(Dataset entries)

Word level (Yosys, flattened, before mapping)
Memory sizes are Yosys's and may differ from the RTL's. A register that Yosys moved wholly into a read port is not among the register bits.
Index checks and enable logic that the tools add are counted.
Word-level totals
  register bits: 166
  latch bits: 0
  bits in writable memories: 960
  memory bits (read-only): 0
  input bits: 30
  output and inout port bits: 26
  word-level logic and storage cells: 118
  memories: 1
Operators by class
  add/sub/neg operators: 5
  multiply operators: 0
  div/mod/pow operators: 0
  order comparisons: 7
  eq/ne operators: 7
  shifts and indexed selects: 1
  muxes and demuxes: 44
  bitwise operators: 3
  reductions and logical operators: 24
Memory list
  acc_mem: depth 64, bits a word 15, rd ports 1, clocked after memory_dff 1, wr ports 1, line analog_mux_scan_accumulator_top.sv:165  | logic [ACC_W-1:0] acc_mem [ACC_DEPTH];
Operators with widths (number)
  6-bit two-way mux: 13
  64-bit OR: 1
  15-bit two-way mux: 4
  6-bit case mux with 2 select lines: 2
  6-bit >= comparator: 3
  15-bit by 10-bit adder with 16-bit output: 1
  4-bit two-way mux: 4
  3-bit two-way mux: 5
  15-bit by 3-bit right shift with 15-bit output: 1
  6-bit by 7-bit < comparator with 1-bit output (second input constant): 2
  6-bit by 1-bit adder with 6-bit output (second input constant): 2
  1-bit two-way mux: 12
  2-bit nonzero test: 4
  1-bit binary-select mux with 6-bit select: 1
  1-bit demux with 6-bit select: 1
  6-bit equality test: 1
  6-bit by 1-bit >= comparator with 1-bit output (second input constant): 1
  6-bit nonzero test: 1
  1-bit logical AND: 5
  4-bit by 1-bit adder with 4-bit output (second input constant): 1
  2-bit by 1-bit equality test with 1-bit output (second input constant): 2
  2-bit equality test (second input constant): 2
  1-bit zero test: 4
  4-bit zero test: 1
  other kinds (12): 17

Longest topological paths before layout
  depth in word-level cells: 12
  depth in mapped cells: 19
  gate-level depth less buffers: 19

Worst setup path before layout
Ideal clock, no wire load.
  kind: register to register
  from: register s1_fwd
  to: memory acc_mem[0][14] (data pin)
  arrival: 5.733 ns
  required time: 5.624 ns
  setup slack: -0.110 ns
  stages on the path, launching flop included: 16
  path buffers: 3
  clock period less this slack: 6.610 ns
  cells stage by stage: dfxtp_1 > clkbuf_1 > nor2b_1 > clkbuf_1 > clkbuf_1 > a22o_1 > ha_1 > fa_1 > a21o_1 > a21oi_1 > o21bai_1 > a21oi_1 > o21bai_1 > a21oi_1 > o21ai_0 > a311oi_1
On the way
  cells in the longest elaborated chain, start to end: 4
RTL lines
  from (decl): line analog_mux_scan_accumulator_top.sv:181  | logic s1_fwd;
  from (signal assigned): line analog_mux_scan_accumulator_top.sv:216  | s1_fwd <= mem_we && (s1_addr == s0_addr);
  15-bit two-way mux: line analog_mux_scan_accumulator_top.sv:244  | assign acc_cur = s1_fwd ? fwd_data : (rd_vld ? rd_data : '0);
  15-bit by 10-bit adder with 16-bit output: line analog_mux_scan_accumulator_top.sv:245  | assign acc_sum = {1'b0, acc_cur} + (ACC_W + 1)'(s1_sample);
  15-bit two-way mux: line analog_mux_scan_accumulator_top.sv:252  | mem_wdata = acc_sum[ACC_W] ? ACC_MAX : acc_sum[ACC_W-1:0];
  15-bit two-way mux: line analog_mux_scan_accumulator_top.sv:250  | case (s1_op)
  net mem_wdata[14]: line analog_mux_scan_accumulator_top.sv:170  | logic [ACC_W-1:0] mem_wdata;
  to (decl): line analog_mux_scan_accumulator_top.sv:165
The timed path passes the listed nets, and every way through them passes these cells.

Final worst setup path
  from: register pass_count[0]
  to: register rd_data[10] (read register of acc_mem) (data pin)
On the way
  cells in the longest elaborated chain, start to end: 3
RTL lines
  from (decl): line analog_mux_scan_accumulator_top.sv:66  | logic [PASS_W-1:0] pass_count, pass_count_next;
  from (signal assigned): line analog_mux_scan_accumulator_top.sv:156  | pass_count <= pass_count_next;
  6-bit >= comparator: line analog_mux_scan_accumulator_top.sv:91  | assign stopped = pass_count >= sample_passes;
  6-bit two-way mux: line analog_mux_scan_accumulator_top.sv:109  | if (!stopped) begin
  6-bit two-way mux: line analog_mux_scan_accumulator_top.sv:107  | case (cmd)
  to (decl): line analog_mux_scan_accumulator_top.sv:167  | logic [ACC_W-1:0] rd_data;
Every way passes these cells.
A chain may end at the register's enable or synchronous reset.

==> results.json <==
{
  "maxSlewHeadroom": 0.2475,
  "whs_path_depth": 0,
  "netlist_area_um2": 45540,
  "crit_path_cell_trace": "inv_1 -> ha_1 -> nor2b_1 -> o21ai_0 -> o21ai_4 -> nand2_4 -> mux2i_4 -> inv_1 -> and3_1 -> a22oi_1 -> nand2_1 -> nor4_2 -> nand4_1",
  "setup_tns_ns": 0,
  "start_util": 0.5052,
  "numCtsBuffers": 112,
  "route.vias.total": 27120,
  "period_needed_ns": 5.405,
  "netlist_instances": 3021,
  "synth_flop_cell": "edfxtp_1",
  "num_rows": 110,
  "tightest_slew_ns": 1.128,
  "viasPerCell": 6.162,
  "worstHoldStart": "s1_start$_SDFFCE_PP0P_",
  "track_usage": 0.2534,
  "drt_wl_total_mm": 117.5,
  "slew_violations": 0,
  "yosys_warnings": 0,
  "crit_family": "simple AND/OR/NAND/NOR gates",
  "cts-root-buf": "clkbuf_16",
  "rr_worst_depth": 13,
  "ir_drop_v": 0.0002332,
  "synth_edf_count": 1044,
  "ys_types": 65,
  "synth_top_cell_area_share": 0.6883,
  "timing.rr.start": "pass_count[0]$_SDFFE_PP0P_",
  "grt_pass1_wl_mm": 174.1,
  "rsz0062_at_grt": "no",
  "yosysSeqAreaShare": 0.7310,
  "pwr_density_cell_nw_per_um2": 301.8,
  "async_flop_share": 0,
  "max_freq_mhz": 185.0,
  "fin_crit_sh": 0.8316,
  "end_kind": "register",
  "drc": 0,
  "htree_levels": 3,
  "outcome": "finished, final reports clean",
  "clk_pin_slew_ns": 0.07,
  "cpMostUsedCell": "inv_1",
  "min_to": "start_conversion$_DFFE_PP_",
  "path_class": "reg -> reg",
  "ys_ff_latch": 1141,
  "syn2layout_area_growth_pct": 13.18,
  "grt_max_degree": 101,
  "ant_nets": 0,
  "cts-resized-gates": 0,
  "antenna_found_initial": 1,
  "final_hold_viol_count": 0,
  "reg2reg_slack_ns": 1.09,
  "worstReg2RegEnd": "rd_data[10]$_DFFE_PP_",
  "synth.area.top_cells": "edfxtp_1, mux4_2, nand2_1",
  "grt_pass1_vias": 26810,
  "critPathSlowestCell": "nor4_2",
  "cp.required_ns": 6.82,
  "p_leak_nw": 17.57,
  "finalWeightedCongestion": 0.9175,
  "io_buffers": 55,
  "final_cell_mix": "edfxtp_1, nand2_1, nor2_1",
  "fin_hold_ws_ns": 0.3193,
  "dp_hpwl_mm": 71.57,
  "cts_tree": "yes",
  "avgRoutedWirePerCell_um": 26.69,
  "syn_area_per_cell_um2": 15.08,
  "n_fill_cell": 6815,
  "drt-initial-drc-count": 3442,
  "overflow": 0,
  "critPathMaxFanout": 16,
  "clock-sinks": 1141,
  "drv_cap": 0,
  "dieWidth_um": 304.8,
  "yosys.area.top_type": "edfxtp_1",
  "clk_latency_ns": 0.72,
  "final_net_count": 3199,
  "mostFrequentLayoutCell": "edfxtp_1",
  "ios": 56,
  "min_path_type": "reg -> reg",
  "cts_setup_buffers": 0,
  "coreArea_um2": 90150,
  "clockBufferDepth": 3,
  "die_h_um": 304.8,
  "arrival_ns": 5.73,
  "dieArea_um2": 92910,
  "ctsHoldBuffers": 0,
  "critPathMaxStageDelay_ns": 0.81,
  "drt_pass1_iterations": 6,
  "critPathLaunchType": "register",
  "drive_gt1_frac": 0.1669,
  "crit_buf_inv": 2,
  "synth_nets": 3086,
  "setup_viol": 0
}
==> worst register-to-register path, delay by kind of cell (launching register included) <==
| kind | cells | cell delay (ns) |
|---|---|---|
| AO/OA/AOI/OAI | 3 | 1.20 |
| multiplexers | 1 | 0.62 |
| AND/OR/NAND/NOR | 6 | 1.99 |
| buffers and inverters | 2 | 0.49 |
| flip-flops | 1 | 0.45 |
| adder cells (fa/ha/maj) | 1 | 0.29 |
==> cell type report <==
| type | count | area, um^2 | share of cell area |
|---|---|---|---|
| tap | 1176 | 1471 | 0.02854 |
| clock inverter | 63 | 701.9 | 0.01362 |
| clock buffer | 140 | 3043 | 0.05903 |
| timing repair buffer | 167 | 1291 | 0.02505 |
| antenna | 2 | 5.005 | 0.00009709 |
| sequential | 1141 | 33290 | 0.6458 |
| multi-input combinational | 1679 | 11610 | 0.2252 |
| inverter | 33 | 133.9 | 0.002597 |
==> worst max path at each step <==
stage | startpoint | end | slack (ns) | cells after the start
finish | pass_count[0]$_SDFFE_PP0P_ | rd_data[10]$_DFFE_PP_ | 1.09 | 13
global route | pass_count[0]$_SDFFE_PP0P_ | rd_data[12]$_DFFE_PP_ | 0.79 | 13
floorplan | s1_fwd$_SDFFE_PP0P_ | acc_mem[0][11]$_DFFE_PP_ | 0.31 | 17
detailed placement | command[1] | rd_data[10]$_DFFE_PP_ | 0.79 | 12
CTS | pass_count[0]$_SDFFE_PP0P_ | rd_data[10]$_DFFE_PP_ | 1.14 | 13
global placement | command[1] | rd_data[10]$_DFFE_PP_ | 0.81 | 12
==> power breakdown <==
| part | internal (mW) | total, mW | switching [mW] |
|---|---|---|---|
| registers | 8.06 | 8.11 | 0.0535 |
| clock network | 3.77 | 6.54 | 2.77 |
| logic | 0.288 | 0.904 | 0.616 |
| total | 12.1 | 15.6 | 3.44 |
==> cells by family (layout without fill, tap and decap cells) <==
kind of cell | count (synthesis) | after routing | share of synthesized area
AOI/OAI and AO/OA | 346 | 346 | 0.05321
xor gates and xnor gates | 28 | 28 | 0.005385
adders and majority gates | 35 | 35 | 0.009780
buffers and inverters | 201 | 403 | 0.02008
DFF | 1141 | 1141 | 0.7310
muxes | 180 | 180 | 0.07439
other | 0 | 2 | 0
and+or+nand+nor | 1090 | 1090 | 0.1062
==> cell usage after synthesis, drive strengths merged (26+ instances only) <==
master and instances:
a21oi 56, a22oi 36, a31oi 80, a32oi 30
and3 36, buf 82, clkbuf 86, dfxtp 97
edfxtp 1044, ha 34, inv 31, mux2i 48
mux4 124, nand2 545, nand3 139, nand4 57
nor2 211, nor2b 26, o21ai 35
$ cat config.mk
export PLATFORM = sky130hd
export DESIGN_NAME = sbca_ram
export DESIGN_NICKNAME = d
export VERILOG_FILES = /design/src/hdl/sbca_ram.sv
export SDC_FILE = /design/constraint.sdc
export NUM_CORES = 2
export LEC_CHECK = 0
export BUFFER_PORTS_ARGS = -buffer_cell sky130_fd_sc_hd__buf_2
export CAP_MARGIN = 40
export CORE_MARGIN = 4
export CORE_UTILIZATION = 38
export CTS_CLUSTER_SIZE = 40
export DETAILED_ROUTE_END_ITERATION = 10
export PLACE_DENSITY = 0.57
export SETUP_SLACK_MARGIN = 0.3
export SLEW_MARGIN = 20
export SYNTH_ARGS = -nofsm -noshare
export SYNTH_HDL_FRONTEND = slang
export SYNTH_SLANG_ARGS = --single-unit
$ cat constraint.sdc
create_clock -name clk -period 3 [get_ports clk]
set_input_delay 0.3 -clock clk [delete_from_list [all_inputs] [get_ports clk]]
set_output_delay 0.3 -clock clk [all_outputs]
set_load 0.01 [all_outputs]
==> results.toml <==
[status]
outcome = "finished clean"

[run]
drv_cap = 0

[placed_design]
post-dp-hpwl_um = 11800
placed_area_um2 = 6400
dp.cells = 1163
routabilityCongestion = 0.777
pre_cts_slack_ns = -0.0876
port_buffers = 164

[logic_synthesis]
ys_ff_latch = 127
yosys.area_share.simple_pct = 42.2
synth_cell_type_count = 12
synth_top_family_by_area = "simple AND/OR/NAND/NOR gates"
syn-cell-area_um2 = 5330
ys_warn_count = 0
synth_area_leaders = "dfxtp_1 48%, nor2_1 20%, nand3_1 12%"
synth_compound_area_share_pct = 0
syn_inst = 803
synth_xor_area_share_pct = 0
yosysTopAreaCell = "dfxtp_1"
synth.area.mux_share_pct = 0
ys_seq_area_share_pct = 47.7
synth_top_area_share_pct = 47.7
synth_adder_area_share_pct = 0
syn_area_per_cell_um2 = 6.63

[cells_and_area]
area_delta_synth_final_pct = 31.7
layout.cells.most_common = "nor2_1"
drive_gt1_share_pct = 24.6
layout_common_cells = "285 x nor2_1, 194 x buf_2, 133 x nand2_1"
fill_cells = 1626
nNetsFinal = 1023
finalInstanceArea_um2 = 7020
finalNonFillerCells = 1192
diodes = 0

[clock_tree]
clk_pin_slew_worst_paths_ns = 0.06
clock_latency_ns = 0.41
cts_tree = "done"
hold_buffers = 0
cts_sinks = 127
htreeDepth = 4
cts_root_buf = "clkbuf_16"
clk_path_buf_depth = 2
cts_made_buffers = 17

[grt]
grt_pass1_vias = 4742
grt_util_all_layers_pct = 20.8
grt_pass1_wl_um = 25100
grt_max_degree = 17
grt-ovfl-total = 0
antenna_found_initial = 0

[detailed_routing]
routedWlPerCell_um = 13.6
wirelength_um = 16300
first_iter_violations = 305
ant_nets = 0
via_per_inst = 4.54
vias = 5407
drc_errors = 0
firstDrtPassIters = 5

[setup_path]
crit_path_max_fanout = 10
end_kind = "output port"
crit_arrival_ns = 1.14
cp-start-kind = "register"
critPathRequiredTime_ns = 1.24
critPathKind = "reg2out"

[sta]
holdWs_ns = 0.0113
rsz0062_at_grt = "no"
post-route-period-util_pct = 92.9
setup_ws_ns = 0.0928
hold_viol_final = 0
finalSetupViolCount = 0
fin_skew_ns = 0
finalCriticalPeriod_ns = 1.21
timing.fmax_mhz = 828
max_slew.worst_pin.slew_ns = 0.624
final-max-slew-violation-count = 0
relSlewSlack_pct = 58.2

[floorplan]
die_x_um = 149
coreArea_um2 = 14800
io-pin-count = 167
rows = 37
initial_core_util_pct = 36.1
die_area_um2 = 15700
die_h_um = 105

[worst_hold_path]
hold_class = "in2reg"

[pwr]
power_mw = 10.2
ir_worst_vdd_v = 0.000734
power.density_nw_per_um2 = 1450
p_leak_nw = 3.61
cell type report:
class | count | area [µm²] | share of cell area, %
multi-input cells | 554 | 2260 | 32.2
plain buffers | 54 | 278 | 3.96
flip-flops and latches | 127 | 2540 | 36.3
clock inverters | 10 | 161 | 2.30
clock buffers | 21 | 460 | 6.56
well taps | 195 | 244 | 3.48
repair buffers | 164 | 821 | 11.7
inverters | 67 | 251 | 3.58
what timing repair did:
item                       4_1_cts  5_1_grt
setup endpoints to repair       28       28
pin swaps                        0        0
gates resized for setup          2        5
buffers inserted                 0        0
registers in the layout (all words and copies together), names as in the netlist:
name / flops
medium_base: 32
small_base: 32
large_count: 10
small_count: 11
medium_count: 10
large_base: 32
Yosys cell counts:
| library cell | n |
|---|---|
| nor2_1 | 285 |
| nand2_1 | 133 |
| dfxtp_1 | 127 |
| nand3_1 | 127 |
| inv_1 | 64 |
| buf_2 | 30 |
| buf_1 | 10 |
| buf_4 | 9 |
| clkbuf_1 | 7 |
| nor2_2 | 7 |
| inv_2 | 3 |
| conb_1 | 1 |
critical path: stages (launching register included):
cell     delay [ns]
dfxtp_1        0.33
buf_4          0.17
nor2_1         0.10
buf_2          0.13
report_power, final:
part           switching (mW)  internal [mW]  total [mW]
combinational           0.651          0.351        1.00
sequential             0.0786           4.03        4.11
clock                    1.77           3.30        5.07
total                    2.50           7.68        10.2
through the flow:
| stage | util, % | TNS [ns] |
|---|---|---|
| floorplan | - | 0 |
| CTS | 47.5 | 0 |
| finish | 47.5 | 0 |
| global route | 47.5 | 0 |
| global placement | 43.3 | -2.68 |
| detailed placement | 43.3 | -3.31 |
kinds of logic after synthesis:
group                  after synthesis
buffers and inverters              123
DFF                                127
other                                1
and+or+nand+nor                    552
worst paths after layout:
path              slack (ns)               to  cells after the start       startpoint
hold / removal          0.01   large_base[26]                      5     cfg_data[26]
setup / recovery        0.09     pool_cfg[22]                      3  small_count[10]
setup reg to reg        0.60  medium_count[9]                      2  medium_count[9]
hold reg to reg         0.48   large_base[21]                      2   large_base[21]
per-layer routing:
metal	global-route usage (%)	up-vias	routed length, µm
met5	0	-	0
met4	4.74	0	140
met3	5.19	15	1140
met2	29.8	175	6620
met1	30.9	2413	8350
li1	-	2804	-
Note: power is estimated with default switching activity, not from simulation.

## Work to be completed:
Look above for the line containing "nand2_1 | 133 |" and the line containing "hold / removal". Transcribe both, with the lines between them, exactly.

## Written response:
| nand2_1 | 133 |
| dfxtp_1 | 127 |
| nand3_1 | 127 |
| inv_1 | 64 |
| buf_2 | 30 |
| buf_1 | 10 |
| buf_4 | 9 |
| clkbuf_1 | 7 |
| nor2_2 | 7 |
| inv_2 | 3 |
| conb_1 | 1 |
critical path: stages (launching register included):
cell     delay [ns]
dfxtp_1        0.33
buf_4          0.17
nor2_1         0.10
buf_2          0.13
report_power, final:
part           switching (mW)  internal [mW]  total [mW]
combinational           0.651          0.351        1.00
sequential             0.0786           4.03        4.11
clock                    1.77           3.30        5.07
total                    2.50           7.68        10.2
through the flow:
| stage | util, % | TNS [ns] |
|---|---|---|
| floorplan | - | 0 |
| CTS | 47.5 | 0 |
| finish | 47.5 | 0 |
| global route | 47.5 | 0 |
| global placement | 43.3 | -2.68 |
| detailed placement | 43.3 | -3.31 |
kinds of logic after synthesis:
group                  after synthesis
buffers and inverters              123
DFF                                127
other                                1
and+or+nand+nor                    552
worst paths after layout:
path              slack (ns)               to  cells after the start       startpoint
hold / removal          0.01   large_base[26]                      5     cfg_data[26]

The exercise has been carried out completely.